What you have to do.
Where in the data does the word "together" appear? Find those lines and copy them.

Information provided.
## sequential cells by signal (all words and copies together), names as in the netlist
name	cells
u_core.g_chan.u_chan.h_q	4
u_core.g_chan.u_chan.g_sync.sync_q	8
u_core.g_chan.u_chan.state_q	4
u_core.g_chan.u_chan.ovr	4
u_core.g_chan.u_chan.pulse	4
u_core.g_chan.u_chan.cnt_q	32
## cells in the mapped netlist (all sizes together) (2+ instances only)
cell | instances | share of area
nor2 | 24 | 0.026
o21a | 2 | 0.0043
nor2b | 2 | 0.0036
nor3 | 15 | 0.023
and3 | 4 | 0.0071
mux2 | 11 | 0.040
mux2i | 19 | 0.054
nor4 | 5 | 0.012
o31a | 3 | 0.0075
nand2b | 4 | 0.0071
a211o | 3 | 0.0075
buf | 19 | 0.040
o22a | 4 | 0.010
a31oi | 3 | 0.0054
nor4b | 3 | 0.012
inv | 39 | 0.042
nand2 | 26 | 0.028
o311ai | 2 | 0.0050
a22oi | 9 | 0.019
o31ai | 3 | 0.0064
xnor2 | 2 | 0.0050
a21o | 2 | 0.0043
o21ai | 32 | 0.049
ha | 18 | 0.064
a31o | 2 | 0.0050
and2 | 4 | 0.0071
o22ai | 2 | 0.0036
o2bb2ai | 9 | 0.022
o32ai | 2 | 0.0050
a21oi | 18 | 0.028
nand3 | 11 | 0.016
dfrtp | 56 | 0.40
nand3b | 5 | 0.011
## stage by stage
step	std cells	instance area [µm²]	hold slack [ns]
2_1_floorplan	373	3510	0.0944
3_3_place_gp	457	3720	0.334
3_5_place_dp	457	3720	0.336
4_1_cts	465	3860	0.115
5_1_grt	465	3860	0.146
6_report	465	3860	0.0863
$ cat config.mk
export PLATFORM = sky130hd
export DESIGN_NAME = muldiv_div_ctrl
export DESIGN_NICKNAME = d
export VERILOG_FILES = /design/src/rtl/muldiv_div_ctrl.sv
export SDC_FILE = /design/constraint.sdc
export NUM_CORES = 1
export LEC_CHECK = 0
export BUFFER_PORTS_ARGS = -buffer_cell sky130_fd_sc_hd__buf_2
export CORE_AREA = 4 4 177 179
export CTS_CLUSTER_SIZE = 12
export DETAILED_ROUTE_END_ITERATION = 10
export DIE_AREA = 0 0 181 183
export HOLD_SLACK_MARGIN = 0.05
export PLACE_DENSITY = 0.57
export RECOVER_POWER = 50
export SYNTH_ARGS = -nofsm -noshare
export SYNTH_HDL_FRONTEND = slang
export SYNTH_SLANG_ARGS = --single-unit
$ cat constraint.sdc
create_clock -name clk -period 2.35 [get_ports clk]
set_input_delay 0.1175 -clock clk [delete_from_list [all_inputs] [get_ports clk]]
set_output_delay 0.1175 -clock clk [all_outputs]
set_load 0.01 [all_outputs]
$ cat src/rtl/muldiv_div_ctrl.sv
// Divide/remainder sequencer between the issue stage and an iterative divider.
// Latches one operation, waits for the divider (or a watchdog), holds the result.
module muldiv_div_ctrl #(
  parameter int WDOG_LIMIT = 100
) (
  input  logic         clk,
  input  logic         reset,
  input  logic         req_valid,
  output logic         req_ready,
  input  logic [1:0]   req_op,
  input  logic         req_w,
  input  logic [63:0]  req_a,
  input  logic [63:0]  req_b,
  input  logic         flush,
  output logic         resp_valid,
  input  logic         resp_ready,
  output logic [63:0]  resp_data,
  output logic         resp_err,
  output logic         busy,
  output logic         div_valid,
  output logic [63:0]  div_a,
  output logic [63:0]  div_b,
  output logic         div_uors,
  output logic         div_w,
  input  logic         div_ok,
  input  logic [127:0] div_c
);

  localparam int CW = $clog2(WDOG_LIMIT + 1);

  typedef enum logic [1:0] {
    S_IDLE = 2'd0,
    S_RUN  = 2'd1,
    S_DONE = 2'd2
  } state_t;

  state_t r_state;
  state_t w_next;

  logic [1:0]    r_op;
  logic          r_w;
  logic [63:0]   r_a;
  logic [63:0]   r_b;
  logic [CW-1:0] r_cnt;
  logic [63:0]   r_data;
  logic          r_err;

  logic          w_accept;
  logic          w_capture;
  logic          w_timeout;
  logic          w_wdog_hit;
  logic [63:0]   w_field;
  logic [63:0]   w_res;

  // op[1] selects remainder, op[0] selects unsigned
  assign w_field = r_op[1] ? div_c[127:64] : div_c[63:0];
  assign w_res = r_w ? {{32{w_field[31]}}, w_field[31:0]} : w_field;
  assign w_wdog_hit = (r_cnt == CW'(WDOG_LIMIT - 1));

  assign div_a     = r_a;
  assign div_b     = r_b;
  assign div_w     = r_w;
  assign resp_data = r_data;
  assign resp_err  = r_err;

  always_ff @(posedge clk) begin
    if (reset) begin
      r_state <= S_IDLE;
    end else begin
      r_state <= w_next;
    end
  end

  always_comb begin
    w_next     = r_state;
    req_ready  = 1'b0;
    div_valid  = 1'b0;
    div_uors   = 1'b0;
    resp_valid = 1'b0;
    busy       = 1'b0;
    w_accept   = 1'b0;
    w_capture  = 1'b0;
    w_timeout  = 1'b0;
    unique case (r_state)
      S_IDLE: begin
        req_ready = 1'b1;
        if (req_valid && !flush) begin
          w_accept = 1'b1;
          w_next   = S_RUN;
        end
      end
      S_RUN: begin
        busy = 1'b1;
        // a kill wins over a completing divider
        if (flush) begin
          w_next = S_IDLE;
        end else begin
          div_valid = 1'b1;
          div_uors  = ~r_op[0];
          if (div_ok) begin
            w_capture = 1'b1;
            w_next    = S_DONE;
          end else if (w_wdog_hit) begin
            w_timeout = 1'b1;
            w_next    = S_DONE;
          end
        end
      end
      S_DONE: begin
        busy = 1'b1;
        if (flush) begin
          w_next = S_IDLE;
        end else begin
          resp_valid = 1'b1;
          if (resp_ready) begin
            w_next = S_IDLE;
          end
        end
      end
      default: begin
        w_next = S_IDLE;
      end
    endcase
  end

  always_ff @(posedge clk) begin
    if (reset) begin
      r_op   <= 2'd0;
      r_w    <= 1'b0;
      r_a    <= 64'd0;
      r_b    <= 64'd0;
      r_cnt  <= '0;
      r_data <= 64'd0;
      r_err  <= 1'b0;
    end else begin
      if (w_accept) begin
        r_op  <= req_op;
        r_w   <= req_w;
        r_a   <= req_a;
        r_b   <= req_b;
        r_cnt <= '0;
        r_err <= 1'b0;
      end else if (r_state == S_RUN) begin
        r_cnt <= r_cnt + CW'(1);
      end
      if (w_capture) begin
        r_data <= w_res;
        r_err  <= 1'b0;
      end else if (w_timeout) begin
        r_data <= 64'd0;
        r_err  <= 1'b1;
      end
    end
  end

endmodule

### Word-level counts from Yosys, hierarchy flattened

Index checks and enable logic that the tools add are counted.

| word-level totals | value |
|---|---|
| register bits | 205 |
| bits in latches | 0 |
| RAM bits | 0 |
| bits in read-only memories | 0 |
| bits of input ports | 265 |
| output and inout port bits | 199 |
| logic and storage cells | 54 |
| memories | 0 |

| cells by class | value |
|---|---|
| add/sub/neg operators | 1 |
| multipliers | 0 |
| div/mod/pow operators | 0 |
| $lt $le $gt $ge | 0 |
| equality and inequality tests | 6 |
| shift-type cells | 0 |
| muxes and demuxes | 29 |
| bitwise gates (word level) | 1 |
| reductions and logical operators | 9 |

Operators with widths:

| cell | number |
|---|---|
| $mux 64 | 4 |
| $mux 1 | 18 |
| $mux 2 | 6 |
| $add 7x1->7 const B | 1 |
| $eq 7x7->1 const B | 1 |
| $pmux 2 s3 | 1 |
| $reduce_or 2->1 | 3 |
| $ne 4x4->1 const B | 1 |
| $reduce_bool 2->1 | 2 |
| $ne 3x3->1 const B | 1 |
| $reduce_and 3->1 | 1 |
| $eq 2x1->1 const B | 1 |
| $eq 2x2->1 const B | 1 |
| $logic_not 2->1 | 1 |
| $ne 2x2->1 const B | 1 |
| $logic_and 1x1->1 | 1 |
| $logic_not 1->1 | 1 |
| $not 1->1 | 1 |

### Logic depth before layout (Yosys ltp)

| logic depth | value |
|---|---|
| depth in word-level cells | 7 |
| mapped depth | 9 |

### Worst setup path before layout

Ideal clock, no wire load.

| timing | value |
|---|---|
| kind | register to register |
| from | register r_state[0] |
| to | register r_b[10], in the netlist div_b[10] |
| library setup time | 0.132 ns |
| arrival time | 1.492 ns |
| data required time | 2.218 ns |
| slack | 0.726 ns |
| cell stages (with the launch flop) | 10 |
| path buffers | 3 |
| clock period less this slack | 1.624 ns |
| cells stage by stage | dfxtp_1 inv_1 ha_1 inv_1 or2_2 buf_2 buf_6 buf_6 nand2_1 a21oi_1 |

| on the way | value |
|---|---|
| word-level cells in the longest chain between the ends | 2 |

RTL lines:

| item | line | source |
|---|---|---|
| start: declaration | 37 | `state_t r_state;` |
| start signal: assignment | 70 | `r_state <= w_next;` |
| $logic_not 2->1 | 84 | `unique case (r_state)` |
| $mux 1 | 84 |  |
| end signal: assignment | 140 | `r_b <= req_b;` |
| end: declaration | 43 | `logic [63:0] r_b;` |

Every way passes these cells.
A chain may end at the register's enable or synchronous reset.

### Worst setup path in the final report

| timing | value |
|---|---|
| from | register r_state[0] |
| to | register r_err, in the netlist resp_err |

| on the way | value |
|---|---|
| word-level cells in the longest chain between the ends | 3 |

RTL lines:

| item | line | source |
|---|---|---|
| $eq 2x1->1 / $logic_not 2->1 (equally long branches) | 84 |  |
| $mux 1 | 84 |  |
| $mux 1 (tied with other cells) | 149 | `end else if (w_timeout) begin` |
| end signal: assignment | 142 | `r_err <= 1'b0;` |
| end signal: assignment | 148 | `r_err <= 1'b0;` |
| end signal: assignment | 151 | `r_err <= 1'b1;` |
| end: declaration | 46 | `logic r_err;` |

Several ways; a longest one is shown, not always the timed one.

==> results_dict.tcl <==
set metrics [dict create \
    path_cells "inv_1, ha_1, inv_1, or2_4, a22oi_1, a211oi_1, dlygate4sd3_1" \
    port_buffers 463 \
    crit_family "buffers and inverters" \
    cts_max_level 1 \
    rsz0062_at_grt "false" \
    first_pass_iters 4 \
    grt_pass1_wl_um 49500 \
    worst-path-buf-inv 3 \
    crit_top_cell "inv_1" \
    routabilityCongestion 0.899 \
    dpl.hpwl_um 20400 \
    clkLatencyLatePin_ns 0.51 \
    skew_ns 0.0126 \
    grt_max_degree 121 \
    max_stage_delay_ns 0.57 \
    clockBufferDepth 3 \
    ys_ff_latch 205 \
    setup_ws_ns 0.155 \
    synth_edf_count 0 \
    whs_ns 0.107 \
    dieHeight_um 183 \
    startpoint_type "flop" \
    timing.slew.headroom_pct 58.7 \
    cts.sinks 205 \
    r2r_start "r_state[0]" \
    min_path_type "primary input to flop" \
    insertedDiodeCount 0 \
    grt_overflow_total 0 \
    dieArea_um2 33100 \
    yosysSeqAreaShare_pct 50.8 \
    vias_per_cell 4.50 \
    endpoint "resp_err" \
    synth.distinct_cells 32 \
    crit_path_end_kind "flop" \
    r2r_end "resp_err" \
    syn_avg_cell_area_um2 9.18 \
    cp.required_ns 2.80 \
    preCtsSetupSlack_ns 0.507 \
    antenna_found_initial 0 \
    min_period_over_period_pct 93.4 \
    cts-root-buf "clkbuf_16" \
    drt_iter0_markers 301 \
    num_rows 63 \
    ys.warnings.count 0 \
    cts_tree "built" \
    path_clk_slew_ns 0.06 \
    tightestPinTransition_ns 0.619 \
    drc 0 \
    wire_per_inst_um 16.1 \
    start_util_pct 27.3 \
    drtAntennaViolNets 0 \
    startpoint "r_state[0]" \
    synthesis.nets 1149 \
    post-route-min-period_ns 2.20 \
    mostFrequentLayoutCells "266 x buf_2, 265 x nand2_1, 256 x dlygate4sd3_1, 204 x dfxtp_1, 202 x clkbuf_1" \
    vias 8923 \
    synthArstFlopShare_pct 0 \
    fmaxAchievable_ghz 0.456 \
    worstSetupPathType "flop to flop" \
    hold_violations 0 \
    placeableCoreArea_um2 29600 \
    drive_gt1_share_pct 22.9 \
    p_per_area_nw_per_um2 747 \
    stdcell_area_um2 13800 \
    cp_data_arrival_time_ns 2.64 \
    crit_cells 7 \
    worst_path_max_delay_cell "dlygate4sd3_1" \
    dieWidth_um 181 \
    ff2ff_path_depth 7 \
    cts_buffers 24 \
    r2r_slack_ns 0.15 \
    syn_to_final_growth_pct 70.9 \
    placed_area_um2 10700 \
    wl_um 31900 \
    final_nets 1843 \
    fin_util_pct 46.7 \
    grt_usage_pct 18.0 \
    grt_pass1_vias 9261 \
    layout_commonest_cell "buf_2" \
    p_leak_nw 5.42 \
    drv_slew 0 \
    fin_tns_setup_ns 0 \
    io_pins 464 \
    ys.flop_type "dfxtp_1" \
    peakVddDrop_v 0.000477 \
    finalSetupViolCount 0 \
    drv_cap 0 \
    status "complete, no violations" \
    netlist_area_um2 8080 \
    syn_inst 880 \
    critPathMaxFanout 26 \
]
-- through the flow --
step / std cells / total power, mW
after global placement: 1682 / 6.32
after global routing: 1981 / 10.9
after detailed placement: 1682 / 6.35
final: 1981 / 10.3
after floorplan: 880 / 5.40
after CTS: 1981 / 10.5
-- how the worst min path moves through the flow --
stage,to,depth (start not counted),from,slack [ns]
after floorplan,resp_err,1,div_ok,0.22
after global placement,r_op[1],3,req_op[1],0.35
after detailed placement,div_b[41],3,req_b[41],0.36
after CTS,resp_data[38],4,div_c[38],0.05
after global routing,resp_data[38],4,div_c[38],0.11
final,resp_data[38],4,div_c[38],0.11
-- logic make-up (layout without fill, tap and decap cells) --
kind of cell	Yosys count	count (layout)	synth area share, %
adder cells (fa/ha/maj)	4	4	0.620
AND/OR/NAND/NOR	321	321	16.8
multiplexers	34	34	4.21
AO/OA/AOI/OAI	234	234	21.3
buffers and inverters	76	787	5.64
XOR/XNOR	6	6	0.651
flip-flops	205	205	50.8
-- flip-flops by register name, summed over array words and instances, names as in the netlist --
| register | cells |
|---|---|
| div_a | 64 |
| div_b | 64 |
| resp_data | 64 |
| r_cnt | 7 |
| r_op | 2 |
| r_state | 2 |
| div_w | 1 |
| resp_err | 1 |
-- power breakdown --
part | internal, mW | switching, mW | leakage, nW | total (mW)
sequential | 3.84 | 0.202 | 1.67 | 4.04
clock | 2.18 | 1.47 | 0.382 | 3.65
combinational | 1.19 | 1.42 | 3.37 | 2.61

Your response.
## sequential cells by signal (all words and copies together), names as in the netlist
## cells in the mapped netlist (all sizes together) (2+ instances only)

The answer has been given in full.